__Recorded data__.
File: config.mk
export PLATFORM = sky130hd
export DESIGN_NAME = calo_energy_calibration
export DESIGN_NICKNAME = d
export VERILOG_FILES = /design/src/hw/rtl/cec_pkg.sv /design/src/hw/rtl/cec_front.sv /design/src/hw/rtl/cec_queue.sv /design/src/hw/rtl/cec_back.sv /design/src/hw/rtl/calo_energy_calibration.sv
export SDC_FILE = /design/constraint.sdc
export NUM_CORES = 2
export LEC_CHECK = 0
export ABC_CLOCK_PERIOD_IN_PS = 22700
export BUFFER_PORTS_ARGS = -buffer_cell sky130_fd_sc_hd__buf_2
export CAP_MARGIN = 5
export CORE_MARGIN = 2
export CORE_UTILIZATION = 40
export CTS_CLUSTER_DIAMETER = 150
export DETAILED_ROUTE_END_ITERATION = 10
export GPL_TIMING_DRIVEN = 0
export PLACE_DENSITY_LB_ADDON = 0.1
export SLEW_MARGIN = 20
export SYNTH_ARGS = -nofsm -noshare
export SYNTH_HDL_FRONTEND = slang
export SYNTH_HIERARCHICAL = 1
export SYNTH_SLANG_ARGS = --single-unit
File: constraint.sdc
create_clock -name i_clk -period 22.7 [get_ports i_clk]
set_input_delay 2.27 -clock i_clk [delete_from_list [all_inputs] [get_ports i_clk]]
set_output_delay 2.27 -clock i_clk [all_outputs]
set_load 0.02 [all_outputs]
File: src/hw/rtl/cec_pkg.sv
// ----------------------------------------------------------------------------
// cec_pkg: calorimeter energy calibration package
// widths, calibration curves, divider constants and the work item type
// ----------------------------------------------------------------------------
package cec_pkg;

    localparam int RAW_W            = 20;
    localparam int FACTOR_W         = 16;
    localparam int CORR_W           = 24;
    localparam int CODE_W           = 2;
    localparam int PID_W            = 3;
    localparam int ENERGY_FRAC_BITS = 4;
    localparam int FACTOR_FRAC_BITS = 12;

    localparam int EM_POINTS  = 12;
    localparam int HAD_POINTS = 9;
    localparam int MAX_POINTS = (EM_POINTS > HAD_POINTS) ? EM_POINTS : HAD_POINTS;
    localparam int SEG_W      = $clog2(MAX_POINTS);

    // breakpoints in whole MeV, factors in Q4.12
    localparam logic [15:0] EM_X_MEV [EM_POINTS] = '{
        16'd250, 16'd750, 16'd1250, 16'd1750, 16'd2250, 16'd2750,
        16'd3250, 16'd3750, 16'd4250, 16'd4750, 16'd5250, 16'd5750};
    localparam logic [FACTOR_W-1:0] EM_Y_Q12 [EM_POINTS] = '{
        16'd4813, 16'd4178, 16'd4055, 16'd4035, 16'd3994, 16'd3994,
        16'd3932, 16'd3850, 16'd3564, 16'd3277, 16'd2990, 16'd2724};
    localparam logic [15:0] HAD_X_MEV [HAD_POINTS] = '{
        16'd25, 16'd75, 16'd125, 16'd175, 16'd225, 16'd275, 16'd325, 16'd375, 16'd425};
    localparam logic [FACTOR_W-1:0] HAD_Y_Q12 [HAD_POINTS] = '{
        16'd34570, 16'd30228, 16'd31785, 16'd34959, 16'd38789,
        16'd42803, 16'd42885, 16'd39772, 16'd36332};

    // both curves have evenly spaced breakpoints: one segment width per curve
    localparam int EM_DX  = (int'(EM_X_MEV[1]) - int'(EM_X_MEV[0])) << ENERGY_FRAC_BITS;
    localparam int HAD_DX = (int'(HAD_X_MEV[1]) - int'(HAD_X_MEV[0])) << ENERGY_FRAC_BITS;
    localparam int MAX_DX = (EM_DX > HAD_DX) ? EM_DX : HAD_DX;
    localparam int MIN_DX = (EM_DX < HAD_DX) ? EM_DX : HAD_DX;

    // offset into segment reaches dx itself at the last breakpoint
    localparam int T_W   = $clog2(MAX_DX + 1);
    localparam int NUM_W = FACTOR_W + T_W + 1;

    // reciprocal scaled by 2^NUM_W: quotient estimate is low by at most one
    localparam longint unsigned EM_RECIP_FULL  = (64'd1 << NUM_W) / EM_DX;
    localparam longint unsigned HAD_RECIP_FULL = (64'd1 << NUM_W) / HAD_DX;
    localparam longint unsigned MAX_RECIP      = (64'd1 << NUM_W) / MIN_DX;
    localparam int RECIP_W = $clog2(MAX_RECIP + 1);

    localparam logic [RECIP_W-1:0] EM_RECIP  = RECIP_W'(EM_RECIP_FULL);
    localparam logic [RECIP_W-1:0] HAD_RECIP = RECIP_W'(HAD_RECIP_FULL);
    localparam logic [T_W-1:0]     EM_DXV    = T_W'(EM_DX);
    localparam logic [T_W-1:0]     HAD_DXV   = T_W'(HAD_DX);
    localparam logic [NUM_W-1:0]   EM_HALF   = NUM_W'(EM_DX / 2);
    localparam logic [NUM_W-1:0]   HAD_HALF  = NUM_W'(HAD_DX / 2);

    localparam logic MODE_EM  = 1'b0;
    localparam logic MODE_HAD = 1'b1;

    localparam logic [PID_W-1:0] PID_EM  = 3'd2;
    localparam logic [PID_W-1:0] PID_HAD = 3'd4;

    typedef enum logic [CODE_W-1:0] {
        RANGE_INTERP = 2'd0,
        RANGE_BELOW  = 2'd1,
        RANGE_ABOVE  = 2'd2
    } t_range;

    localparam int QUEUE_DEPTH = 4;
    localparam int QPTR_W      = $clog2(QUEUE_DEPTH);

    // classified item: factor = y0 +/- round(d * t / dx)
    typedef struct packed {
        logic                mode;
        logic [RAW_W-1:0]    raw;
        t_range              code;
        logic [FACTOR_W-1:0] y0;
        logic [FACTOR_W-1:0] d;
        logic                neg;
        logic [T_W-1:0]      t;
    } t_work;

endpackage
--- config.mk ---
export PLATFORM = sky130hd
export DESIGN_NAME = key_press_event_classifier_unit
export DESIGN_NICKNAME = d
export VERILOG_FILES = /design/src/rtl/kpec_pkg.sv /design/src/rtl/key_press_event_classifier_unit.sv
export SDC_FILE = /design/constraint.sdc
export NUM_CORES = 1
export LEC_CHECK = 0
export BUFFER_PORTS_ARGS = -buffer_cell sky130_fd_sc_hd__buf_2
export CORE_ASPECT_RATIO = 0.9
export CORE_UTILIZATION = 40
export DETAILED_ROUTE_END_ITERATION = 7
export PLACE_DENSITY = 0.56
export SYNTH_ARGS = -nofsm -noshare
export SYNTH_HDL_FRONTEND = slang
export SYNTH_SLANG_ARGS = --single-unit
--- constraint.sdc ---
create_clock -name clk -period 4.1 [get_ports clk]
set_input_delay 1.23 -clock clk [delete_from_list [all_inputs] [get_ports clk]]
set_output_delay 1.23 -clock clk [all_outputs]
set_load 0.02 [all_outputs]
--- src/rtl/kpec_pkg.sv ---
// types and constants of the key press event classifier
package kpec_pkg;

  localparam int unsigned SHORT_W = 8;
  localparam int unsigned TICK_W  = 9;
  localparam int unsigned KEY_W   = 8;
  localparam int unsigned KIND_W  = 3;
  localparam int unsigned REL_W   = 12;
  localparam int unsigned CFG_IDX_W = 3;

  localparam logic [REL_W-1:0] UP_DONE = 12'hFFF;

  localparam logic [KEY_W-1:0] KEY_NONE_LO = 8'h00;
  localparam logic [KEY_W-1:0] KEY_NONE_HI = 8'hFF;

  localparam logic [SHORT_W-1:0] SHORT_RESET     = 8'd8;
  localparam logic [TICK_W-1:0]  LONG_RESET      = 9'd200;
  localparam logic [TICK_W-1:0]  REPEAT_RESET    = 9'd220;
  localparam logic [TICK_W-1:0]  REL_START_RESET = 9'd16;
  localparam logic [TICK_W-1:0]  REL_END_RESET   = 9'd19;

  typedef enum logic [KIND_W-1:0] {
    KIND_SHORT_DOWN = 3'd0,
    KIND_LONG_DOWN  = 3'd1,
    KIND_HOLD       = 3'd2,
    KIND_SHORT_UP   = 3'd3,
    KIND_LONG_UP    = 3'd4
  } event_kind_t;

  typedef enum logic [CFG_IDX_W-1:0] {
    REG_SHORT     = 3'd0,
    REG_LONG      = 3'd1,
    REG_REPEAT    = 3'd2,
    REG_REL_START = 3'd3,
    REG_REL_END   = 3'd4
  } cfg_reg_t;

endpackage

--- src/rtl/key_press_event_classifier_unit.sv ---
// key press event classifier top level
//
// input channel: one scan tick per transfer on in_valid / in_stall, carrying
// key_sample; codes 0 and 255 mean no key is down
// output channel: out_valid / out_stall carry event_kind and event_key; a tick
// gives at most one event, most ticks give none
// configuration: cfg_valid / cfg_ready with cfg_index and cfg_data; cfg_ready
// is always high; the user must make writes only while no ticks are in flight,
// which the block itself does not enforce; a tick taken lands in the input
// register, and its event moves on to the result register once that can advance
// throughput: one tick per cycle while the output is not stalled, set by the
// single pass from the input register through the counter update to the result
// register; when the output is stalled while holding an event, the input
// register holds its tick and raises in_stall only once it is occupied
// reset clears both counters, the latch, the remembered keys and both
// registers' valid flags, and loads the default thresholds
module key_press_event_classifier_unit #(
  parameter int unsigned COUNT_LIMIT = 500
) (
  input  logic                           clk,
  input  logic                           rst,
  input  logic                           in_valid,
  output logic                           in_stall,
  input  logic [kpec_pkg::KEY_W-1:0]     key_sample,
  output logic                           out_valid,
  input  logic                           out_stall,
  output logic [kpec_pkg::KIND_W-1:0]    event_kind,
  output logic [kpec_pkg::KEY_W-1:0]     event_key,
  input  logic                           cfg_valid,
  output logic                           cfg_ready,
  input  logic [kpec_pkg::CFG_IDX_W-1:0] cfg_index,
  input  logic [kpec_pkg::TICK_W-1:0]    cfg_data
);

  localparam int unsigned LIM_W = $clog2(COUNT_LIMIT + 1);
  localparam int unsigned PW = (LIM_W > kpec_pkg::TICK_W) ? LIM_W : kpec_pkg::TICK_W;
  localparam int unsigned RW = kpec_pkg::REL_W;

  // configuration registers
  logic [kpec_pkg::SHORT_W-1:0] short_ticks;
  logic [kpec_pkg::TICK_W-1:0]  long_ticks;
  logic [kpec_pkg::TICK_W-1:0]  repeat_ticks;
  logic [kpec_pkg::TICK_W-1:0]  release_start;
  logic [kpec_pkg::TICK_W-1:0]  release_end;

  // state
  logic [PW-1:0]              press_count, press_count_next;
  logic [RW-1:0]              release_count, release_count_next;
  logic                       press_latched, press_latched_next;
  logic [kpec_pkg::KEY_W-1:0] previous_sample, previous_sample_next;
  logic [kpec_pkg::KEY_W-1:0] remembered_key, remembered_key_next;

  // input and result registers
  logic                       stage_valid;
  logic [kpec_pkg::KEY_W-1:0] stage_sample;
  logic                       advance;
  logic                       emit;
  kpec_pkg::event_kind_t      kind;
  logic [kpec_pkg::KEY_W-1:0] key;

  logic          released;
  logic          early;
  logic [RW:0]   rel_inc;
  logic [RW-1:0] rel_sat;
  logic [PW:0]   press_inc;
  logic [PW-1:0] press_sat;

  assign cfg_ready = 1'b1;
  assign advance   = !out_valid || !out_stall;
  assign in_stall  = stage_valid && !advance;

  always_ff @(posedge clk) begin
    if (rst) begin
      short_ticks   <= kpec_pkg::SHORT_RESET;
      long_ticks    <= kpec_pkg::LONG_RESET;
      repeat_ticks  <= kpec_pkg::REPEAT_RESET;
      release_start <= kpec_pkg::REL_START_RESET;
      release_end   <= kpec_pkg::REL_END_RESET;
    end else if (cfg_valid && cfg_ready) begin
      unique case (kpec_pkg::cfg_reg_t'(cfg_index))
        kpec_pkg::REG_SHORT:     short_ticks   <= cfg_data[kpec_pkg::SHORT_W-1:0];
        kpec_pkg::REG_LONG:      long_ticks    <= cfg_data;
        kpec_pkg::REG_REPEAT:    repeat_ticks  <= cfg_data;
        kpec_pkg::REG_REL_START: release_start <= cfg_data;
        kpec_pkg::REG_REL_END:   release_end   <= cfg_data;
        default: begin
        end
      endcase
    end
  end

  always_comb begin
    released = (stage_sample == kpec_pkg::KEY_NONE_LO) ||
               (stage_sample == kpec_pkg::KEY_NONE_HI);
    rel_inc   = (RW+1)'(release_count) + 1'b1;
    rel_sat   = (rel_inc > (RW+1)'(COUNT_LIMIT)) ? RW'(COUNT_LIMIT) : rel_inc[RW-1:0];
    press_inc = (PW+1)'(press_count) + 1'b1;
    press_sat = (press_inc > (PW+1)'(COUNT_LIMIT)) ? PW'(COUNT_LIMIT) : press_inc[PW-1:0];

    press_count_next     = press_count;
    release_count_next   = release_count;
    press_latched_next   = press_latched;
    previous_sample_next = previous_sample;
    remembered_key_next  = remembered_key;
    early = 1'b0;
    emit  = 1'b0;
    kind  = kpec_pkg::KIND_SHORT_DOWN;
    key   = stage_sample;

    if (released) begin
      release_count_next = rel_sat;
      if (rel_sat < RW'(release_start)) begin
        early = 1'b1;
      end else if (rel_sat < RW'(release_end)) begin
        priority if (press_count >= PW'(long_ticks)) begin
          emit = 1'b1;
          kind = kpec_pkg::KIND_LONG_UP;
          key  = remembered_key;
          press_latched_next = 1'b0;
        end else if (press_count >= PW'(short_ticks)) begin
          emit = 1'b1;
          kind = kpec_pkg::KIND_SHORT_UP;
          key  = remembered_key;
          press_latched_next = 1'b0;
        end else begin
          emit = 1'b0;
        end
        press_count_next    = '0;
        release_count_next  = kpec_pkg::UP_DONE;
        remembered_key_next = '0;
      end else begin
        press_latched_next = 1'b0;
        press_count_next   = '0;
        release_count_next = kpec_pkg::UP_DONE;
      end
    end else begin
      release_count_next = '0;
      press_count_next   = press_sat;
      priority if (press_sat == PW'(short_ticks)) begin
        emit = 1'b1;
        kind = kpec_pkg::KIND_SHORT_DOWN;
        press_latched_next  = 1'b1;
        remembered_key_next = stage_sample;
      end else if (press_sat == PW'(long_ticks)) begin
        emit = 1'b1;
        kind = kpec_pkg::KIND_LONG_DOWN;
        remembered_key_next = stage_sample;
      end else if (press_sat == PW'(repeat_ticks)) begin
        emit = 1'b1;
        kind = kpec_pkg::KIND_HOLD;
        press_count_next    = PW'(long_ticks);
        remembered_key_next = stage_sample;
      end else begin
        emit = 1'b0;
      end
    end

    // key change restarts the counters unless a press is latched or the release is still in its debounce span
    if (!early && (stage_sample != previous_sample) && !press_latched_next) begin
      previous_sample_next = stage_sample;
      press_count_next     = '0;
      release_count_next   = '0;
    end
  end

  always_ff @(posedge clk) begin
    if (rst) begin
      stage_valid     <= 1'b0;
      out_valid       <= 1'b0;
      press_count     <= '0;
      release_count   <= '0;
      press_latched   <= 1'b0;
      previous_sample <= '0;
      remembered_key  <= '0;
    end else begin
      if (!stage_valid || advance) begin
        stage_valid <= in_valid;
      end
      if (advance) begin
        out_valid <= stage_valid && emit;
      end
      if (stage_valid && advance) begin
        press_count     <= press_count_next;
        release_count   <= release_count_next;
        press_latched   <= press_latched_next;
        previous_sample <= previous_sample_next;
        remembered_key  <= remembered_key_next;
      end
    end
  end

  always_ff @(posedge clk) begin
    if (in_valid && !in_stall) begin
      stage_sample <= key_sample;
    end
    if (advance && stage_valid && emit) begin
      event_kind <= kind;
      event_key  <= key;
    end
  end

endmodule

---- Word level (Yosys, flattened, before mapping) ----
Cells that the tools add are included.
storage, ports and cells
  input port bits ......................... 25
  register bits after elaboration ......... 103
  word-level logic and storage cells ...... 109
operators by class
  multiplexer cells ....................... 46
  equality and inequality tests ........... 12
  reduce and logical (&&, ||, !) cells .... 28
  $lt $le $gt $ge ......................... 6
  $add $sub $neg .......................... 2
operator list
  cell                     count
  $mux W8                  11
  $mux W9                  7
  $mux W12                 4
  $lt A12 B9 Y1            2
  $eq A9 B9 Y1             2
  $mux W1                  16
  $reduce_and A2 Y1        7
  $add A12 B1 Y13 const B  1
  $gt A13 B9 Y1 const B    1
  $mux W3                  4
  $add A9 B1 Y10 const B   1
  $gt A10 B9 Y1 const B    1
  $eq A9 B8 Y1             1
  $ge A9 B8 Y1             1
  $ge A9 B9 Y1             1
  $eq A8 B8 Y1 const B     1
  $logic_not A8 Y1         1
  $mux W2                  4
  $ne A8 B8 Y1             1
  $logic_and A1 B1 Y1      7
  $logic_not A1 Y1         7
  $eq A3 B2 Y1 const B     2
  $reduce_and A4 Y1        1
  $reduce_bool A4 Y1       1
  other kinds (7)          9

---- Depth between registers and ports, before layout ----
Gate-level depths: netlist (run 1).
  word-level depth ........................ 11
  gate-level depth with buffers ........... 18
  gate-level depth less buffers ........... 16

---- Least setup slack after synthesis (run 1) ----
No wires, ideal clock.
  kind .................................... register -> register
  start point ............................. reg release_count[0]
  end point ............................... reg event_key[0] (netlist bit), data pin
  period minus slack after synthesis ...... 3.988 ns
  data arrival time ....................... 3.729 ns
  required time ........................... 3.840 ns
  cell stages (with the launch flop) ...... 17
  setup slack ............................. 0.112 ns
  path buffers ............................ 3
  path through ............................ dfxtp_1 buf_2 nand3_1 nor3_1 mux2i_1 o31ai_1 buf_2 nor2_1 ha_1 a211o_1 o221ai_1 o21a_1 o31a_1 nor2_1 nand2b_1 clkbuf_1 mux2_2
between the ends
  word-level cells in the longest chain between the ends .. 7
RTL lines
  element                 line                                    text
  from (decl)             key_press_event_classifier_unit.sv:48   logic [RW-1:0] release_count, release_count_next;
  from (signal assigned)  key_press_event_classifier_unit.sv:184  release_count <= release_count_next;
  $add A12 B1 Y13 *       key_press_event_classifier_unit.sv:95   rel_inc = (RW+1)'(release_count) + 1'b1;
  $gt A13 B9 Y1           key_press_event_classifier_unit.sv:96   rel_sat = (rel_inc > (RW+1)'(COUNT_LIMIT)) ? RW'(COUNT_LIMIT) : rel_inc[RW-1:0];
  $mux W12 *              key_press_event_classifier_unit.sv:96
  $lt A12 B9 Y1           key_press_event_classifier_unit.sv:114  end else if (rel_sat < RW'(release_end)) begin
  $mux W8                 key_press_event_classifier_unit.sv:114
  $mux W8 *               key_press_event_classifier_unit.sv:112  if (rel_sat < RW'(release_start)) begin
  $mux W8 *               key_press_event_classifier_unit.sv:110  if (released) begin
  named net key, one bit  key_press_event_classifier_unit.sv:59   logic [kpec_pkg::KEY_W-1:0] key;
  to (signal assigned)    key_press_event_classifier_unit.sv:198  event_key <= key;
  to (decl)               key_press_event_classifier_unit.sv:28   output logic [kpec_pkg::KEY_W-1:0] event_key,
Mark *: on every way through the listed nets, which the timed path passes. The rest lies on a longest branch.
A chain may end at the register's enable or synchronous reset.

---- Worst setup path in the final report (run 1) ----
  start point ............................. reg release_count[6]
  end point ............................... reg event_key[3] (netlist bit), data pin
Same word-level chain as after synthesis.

__Work to complete__.
Scan the listing above for the line that has "export DESIGN_NAME = calo_energy_calibration", then copy exactly from that line through the line that has "export VERILOG_FILES = /design/src/hw/rtl/cec_pkg.sv".

__Response__.
export DESIGN_NAME = calo_energy_calibration
export DESIGN_NICKNAME = d
export VERILOG_FILES = /design/src/hw/rtl/cec_pkg.sv /design/src/hw/rtl/cec_front.sv /design/src/hw/rtl/cec_queue.sv /design/src/hw/rtl/cec_back.sv /design/src/hw/rtl/calo_energy_calibration.sv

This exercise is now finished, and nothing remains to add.